Los españoles veían al cauce natural como una zona de asentamiento estratégico. “Santiago se fundó entre dos aguas”, explica el arquitecto Sebastián Gray, refiriéndose al cauce principal, el Mapocho, y a La Cañada, el brazo que partía en Plaza Italia, corría por la Alameda, y que volvía al curso más abajo de la Plaza de la Constitución.

En el plano de la urbe, el Mapocho se convirtió, durante la Colonia, en un elemento geográfico divisorio de la sociedad. “El lado norte fue el patio trasero y ahí se ubicaba lo menos formal de la ciudad, como cementerios, mercados y la gente de la Chimba. Al sur estaba la ciudad como tal”, agrega Gray.

Sólo con la construcción del puente Cal y Canto, a fines del siglo XVIII, se acabó el aislamiento del norte.

Las aguas del río eran rabiosas e incontrolables. Fueron varios los que intentaron domesticarlo. Entre ellos, el corregidor Luis Manuel de Zañartu, que en 1773 comenzó la construcción de los Tajamares del Mapocho. La obra demoró 35 años y comprendía 33 cuadras desde la calle Condell hasta la actual Estación Mapocho. Pero al seguir desbordándose las aguas, fue necesario canalizarlo.
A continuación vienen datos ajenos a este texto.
From an optimization exercise on the open Yosys and OpenROAD flow, aimed at small area, a short achievable clock period and few clock cycles; shortcuts taken in it are not production practice. The RTL was checked by simulation tests, not by an equivalence proof against the original design.

==> inputs of 11-05 <==
## tinyqv_top
module tinyqv_top (
    input         clk,
    input         rst_n,
    output [27:0] data_addr,
    output  [1:0] data_write_n,
    output  [1:0] data_read_n,
    output [31:0] data_out,
    input         data_ready,
    input  [31:0] data_in,
    input   [3:0] spi_data_in,
    output  [3:0] spi_data_out,
    output  [3:0] spi_data_oe,
    output        spi_clk_out,
    output        spi_flash_select,
    output        spi_ram_a_select,
    output        spi_ram_b_select
);
    wire        data_read_complete;
    wire [15:0] debug_unused;
    wire  [3:0] debug_rd;
    tinyQV i_tinyqv (
        .clk(clk),
        .rstn(rst_n),
        .data_addr(data_addr),
        .data_write_n(data_write_n),
        .data_read_n(data_read_n),
        .data_read_complete(data_read_complete),
        .data_out(data_out),
        .data_ready(data_ready),
        .data_in(data_in),
        .interrupt_req(16'd0),
        .time_pulse(1'b0),
        .spi_data_in(spi_data_in),
        .spi_data_out(spi_data_out),
        .spi_data_oe(spi_data_oe),
        .spi_clk_out(spi_clk_out),
        .spi_flash_select(spi_flash_select),
        .spi_ram_a_select(spi_ram_a_select),
        .spi_ram_b_select(spi_ram_b_select),
        .debug_instr_complete(debug_unused[0]),
        .debug_instr_ready(debug_unused[1]),
        .debug_instr_valid(debug_unused[2]),
        .debug_fetch_restart(debug_unused[3]),
        .debug_data_ready(debug_unused[4]),
        .debug_interrupt_pending(debug_unused[5]),
        .debug_branch(debug_unused[6]),
        .debug_early_branch(debug_unused[7]),
        .debug_ret(debug_unused[8]),
        .debug_reg_wen(debug_unused[9]),
        .debug_counter_0(debug_unused[10]),
        .debug_data_continue(debug_unused[11]),
        .debug_stall_txn(debug_unused[12]),
        .debug_stop_txn(debug_unused[13]),
        .debug_rd(debug_rd)
    );
    assign debug_unused[15:14] = 2'b00;
    wire _unused = &{data_read_complete, debug_unused, debug_rd, 1'b0};
endmodule
Settings: LEC_CHECK=0, CAP_MARGIN=20, CORE_MARGIN=2, CORE_UTILIZATION=40, SLEW_MARGIN=20; clock period 15.0 ns.
run.sh (not shown) runs the stock make flow with config.mk's settings and CLKGATE_MAP_FILE= SYNTH_SCRIPT=/design/flow/synth_recipe.tcl, a recipe that flattens the netlist after the stock synthesis.
==> inputs of 05-14, as changes to 11-05 <==
--- a/flow/design.v
+++ b/flow/design.v
@@ -367,60 +367,65 @@
         .rs2(rs2_de),
         .rd(rd_de),
         .additional_mem_ops(additional_mem_ops_de),
         .mem_op_increment_reg(mem_op_increment_reg_de)
     );
     wire accept;                         
-    wire [23:1] target_de = pc_d + imm_de[23:1];
-    wire predict_de = is_jal_de || (is_branch_de && imm_de[31]);
+    wire [23:1] offset_de = (ibuf[1:0] == 2'b11) ?
+        (ibuf[3] ? {{4{ibuf[31]}}, ibuf[19:12], ibuf[20], ibuf[30:21]} :                       
+                   {{12{ibuf[31]}}, ibuf[7], ibuf[30:25], ibuf[11:8]}) :                       
+        (ibuf[14] ? {{16{ibuf[12]}}, ibuf[6:5], ibuf[2], ibuf[11:10], ibuf[4:3]} :             
+                    {{13{ibuf[12]}}, ibuf[8], ibuf[10:9], ibuf[6], ibuf[7], ibuf[2], ibuf[11], ibuf[5:3]});  
+    wire [23:1] target_de = pc_d + offset_de;
+    wire predict_de = is_jal_de || (is_branch_de && offset_de[23]);
     wire redirect;                       
     wire [23:1] redirect_target;
     wire [23:1] pc_next  = pc_d + {21'd0, instr_len_de};
-    wire [23:1] pc_next2 = pc_next + 23'd1;
-    wire [23:1] pc_d2    = pc_d + 23'd1;
-    wire [CB-1:2] idx_e_d = pc_d[CB-1:2] + {{(CB-3){1'b0}}, pc_d[1]};
-    wire [CB-1:2] idx_e_n = pc_next[CB-1:2] + {{(CB-3){1'b0}}, pc_next[1]};
-    wire [CB-1:2] idx_e = ibuf_valid ? idx_e_n : idx_e_d;
-    wire [CB-1:2] idx_o = ibuf_valid ? pc_next[CB-1:2] : pc_d[CB-1:2];
-    wire          swap  = ibuf_valid ? pc_next[1] : pc_d[1];
+    wire [CB-1:1] h_d   = pc_d[CB-1:1];
+    wire [14:CB]  tag_d = pc_d[14:CB];
+    wire [14:CB]  tag_d1 = tag_d + 1'b1;
+    wire [1:0]    step  = ibuf_valid ? instr_len_de : 2'd0;
+    wire [CB-1:0] hf0   = {1'b0, h_d} + {{(CB-2){1'b0}}, step};
+    wire [CB-1:0] hf1   = {1'b0, h_d} + {{(CB-2){1'b0}}, step} + 1'b1;
+    wire [14:CB]  tag_f0 = hf0[CB-1] ? tag_d1 : tag_d;
+    wire [14:CB]  tag_f1 = hf1[CB-1] ? tag_d1 : tag_d;
+    wire [CB-1:2] idx_o = hf0[CB-2:1];
+    wire [CB-1:2] idx_e = hf1[CB-2:1];
+    wire          swap  = hf0[0];
     wire [15:0] hw_e = cache_e[idx_e];
     wire [15:0] hw_o = cache_o[idx_o];
     wire [31:0] instr_f = swap ? {hw_e, hw_o} : {hw_o, hw_e};
-    wire hit0_d = cache_v[pc_d[CB-1:1]]     && cache_tag[pc_d[CB-1:LB]]     == pc_d[14:CB];
-    wire hit1_d = cache_v[pc_d2[CB-1:1]]    && cache_tag[pc_d2[CB-1:LB]]    == pc_d2[14:CB];
-    wire hit0_n = cache_v[pc_next[CB-1:1]]  && cache_tag[pc_next[CB-1:LB]]  == pc_next[14:CB];
-    wire hit1_n = cache_v[pc_next2[CB-1:1]] && cache_tag[pc_next2[CB-1:LB]] == pc_next2[14:CB];
-    wire hit0 = ibuf_valid ? hit0_n : hit0_d;
-    wire hit1 = ibuf_valid ? hit1_n : hit1_d;
+    wire hit0 = cache_v[hf0[CB-2:0]] && cache_tag[hf0[CB-2:LB-1]] == tag_f0;
+    wire hit1 = cache_v[hf1[CB-2:0]] && cache_tag[hf1[CB-2:LB-1]] == tag_f1;
+    wire [CB-1:0] hd1    = {1'b0, h_d} + 1'b1;
+    wire [14:CB]  tag_dd1 = hd1[CB-1] ? tag_d1 : tag_d;
+    wire hit0_d = cache_v[h_d] && cache_tag[h_d[CB-1:LB]] == tag_d;
+    wire hit1_d = cache_v[hd1[CB-2:0]] && cache_tag[hd1[CB-2:LB-1]] == tag_dd1;
+    wire [23:1] pc_d2 = pc_d + 23'd1;
     wire valid_f = hit0 && (instr_f[1:0] != 2'b11 || hit1);
     always @(posedge clk) begin
         if (!rstn) begin
             pc_d <= 23'd0;
             ibuf_valid <= 1'b0;
-        end else if (redirect) begin
-            pc_d <= redirect_target;
-            ibuf_valid <= 1'b0;
-        end else if (accept && predict_de) begin
-            pc_d <= target_de;
-            ibuf_valid <= 1'b0;
         end else begin
-            if (accept) pc_d <= pc_next;
-            if (accept || !ibuf_valid) begin
-                ibuf <= instr_f;
-                ibuf_valid <= valid_f;
-            end
+            if (redirect)    pc_d <= redirect_target;
+            else if (accept) pc_d <= predict_de ? target_de : pc_next;
+            if (redirect || (accept && predict_de)) ibuf_valid <= 1'b0;
+            else if (accept || !ibuf_valid)         ibuf_valid <= valid_f;
         end
     end
+    always @(posedge clk)
+        if (accept || !ibuf_valid) ibuf <= instr_f;
     localparam F_IDLE = 2'd0;    
     localparam F_REQ  = 2'd1;    
     localparam F_RUN  = 2'd2;    
     reg [1:0]  fstate;
-    reg [23:1] stream_addr;
+    reg [14:1] stream_addr;              
     wire [15:0] hw_d = pc_d[1] ? cache_o[pc_d[CB-1:2]] : cache_e[pc_d[CB-1:2]];
     wire fetch_miss = !ibuf_valid && !(hit0_d && (hw_d[1:0] != 2'b11 || hit1_d));
-    wire [23:1] miss_addr = hit0_d ? pc_d2 : pc_d;
+    wire [14:1] miss_addr = hit0_d ? pc_d2[14:1] : pc_d[14:1];
     wire [14:1] stream_ahead = stream_addr[14:1] - pc_d[14:1];
     always @(posedge clk) begin
         if (!rstn) begin
             fstate <= F_IDLE;
         end else begin
             case (fstate)
@@ -433,13 +438,13 @@
                     if (fetch_miss && stream_addr != miss_addr) begin
                         fstate <= F_REQ;
                         stream_addr <= miss_addr;
                     end else if (instr_fetch_stopped) begin
                         fstate <= F_IDLE;
                     end else if (instr_ready) begin
-                        stream_addr <= stream_addr + 23'd1;
+                        stream_addr <= stream_addr + 14'd1;
                     end
                 end
             endcase
         end
     end
     wire cache_write = fstate == F_RUN && instr_ready;
@@ -458,13 +463,13 @@
                 cache_v[{stream_addr[CB-1:LB], {(LB-1){1'b0}}} +: (1 << (LB-1))] <= {{((1 << (LB-1))-1){1'b0}}, 1'b1} << stream_addr[LB-1:1];
             end else begin
                 cache_v[stream_addr[CB-1:1]] <= 1'b1;
             end
         end
     end
-    assign instr_addr = stream_addr;
+    assign instr_addr = {9'd0, stream_addr};
     assign instr_fetch_restart = fstate == F_REQ;
     assign instr_fetch_stall = fstate == F_RUN && stream_ahead >= LIM;
     reg        e_valid;
     reg is_load, is_store, is_alu, is_lui, is_branch, is_jalr, is_jal, is_mul, is_czero, e_sub;
     reg [3:0] alu_op;
     reg [2:0] mem_op;
==> flow/flow/run.sh (new file) <==
#!/bin/bash
# The standard layout (standard.sh: standard synthesis, then ORFS to
# finish at the design's clock period and constraints), with clock tree
# synthesis told not to add dummy loads for balancing, and timing repair
# aiming for 9 ns of setup slack.
set -e
export CTS_ARGS="-sink_clustering_enable -repair_clock_nets -sink_clustering_size 25 -sink_clustering_max_diameter 60 -dont_use_dummy_load"
export SETUP_SLACK_MARGIN=9
bash standard.sh > standard.log 2>&1
==> flow/standard.sh (new file) <==
#!/bin/bash
# synth_recipe.tcl (not shown) runs the flow's synth.tcl, then flattens the netlist and writes it again
# the make line also repeats each setting of config.mk as NAME=value (left out here)
make -C /OpenROAD-flow-scripts/flow DESIGN_CONFIG=/design/flow/config.mk WORK_HOME=/design/flow/orfs CLKGATE_MAP_FILE= SYNTH_SCRIPT=/design/flow/synth_recipe.tcl "${@:-finish}"
ABC_AREA = 1   (was default)
CTS_CLUSTER_DIAMETER = 60   (was default)
CTS_CLUSTER_SIZE = 25   (was default)
removed: flow/run.sh
==> results.toml <==
[global_routing]
use_met2 = 0.502
antenna_found_initial = 13

[run_status]
status = "timing/DRC/antenna clean"

[timing]
finClkSkew_ns = 0.106

[setup_path]
worst-setup-path-type = "reg2reg"
(the above is from 05-14)
==> results.toml <==
[run_status]
status = "timing/DRC/antenna clean"

[setup_path]
worst-setup-path-type = "reg2out"

[logic_synthesis]
synthSimpleGateAreaFrac = 0.117

[timing]
finClkSkew_ns = 0.0650
setup_ws_ns = 8.45

[global_routing]
antenna_found_initial = 12
use_met2 = 0.479

[cells_and_area]
seq_cell_count = 1403
stdcell_count = 9979
postLayoutCoreUtil = 0.453

[power]
p_comb_uw = 2460
(the above is from 11-05)
Testbench counts of 11-05, summed over its fixed seeds: cycles 547,246.
Testbench counts of 05-14, summed over its fixed seeds: cycles 547,246.

-- static timing again, ports no longer ideal --
No port has a modelled driver above. Below, the same layouts with a new extraction and two added sets of constraints. Step 1: set_driving_cell puts a clkbuf_16 on clk and a buf_2 on each other input, an assumption about the parent block. Step 2 times the ports against the registers' clock, not the clock port: input delays grow and output delays shrink by t, the midpoint of the rising clock arrivals with the driver on. Slacks: ideal / step 1 / step 2; pairs: ideal / step 1.
| run | t, ns | slack for setup (ns) | worst setup path at the end | clock arrival spread, ns |
|---|---|---|---|---|
| 11-05 | 0.917 | 8.449 / 8.357 / 8.581 | register to register | 0.072 / 0.072 |
| 05-14 | 0.852 | 9.236 / 9.236 / 9.236 | register to register | 0.107 / 0.106 |
After both steps every run listed still meets setup and hold.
En 1888 se iniciaron las obras para hacerlo, las que dejaron al lecho casi como se le conoce hoy, con el agua encajonada desde Tobalaba hasta la Estación Mapocho. “En ese momento el río obtuvo el ancho actual de 50 metros y se construyeron todos sus puentes metálicos”, agrega el jefe del programa del doctorado en Arquitectura y Estudios Urbanos UC, Fernando Pérez.

La canalización generó espacio y le dio lugar a la construcción del Parque Forestal, con motivo del Centenario de la Independencia. “Marcó un hito de consolidación junto al nuevo edificio del Museo de Bellas Artes. Eso y la construcción de la Estación Mapocho reforzaron esa zona”, señala el arquitecto Humberto Eliash.
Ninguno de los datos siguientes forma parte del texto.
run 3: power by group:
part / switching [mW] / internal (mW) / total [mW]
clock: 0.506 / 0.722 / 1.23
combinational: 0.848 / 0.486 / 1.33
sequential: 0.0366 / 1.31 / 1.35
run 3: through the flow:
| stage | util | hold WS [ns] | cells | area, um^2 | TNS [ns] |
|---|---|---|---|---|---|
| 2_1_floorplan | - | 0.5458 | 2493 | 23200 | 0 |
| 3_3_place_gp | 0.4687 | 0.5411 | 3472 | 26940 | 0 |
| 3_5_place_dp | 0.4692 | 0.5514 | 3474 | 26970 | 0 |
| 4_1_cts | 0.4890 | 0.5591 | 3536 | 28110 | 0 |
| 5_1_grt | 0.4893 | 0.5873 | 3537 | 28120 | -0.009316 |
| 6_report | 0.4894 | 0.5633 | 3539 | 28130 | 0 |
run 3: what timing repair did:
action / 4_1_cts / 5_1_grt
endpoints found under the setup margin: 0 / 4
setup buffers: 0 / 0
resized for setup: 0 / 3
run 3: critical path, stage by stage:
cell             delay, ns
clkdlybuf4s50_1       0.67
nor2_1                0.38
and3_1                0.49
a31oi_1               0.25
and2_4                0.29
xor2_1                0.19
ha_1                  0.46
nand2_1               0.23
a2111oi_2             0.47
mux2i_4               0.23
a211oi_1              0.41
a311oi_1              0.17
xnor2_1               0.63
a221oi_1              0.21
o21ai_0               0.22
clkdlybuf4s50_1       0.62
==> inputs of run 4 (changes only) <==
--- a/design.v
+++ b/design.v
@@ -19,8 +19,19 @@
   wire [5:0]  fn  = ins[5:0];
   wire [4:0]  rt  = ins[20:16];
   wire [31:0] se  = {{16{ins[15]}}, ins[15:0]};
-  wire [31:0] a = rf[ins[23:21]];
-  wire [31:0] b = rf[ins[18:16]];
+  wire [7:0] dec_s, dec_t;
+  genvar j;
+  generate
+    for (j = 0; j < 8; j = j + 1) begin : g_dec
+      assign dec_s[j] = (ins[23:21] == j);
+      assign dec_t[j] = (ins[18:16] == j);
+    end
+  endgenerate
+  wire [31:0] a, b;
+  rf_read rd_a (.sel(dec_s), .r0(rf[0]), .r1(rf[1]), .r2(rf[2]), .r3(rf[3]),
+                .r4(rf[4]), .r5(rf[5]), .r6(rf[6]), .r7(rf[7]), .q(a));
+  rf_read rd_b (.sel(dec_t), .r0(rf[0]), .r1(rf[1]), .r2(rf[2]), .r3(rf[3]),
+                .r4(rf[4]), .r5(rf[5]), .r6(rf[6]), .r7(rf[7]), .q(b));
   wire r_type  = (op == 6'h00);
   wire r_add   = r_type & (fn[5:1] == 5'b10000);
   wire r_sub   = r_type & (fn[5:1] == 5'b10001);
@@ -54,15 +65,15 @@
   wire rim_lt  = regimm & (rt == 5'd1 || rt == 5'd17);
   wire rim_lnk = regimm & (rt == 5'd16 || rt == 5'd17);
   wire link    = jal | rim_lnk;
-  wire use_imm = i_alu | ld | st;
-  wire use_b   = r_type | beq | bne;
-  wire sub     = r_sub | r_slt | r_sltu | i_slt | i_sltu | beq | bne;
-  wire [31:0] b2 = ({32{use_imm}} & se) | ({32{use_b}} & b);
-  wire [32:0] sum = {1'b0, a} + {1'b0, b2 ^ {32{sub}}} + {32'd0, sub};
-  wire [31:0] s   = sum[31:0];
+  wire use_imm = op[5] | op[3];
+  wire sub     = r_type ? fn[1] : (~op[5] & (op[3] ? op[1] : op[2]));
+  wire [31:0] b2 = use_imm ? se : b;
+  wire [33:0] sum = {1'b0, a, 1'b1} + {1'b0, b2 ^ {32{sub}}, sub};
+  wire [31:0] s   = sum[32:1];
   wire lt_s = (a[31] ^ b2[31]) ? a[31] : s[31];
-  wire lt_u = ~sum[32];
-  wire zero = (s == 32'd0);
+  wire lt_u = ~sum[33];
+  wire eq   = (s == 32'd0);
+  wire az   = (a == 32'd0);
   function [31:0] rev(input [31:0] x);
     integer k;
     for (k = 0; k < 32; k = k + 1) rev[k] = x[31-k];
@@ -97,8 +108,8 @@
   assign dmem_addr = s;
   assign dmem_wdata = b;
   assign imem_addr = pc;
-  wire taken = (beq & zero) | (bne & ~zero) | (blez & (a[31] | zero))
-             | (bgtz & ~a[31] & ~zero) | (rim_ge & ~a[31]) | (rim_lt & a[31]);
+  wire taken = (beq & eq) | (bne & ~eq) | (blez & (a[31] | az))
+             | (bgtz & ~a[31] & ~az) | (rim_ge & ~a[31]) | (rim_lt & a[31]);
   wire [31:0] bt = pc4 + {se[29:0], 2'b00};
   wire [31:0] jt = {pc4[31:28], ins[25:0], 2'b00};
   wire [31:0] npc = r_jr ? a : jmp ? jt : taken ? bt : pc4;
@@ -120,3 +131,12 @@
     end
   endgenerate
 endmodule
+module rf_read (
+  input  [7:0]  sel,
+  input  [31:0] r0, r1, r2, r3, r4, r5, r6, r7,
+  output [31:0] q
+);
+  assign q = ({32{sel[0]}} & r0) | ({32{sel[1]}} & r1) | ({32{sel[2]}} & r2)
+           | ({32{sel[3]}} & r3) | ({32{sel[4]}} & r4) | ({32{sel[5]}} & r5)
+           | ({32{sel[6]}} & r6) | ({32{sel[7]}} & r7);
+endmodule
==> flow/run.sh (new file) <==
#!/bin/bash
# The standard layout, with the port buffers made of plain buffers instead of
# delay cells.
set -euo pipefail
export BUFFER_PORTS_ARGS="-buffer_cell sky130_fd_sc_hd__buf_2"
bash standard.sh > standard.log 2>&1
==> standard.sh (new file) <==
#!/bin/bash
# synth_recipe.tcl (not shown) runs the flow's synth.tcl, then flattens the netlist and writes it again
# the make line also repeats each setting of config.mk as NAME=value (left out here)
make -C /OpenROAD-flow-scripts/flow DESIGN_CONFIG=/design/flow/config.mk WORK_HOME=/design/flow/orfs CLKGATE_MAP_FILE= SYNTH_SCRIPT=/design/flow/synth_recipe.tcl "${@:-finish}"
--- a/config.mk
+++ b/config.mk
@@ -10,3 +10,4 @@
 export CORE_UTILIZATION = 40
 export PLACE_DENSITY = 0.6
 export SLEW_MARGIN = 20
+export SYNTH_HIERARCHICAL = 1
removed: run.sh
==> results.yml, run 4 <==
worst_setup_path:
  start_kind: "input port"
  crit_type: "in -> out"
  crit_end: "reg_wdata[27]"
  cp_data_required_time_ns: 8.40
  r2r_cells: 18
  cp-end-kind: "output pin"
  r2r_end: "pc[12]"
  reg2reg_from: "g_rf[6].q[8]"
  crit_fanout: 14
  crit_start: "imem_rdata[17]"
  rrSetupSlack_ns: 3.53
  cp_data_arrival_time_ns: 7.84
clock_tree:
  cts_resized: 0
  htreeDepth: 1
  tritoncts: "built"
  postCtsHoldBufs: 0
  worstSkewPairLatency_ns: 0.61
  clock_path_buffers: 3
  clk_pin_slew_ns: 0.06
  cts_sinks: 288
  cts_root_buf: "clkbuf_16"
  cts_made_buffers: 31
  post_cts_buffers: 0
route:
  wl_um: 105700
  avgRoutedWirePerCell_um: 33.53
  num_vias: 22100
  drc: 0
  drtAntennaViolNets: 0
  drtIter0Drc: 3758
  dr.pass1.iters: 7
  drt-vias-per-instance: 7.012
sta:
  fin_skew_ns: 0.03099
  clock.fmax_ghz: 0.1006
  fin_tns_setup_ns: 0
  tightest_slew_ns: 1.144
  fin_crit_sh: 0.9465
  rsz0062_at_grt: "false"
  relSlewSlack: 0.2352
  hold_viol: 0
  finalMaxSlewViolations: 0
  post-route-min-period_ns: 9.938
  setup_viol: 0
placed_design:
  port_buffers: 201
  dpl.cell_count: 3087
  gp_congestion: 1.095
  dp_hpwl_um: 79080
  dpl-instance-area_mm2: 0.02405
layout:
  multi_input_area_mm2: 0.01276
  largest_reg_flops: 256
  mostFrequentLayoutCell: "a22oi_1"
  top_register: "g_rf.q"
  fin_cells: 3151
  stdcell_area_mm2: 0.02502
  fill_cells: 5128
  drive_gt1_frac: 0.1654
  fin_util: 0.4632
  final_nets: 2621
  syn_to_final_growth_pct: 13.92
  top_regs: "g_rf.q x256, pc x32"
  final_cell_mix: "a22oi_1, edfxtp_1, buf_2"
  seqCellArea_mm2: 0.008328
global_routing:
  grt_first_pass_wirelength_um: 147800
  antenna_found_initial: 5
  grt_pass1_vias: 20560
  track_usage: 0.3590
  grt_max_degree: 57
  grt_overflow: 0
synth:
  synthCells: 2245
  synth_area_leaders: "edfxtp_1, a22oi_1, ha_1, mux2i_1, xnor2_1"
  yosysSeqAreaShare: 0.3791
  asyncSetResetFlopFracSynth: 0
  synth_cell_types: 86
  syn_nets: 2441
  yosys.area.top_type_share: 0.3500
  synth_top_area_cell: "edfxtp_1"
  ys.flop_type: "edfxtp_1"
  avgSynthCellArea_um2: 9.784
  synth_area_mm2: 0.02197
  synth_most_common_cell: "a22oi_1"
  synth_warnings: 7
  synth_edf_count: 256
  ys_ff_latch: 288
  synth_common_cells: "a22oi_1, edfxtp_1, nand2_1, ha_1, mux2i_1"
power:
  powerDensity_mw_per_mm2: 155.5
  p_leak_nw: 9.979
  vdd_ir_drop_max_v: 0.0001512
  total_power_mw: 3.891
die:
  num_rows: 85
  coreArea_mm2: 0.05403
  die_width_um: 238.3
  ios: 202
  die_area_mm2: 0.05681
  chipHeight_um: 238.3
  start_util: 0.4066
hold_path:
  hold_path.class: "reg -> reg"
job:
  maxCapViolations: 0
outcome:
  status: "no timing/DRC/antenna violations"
Las intervenciones que vinieron, se ejecutaron a los costados del río. A mediados del siglo pasado, de hecho, se construyeron las avenidas Andrés Bello y Santa María. Mucho más tarde, en 2005, se inauguró Costanera Norte, la última gran intervención que ha sufrido el Mapocho en el siglo XXI.

Para adelante, se espera la consolidación de la ribera sur del río, con el proyecto del cicloparque 42K, que comenzaría sus obras este año. También el Mapocho Pedaleable, que ocupará el lecho para pasear en bicicleta (en proceso de estudio de factibilidad), y el Parque Renato Poblete, de 20 hectáreas -con una laguna- y que estará al poniente del Parque de los Reyes. Esta obra comenzará este año.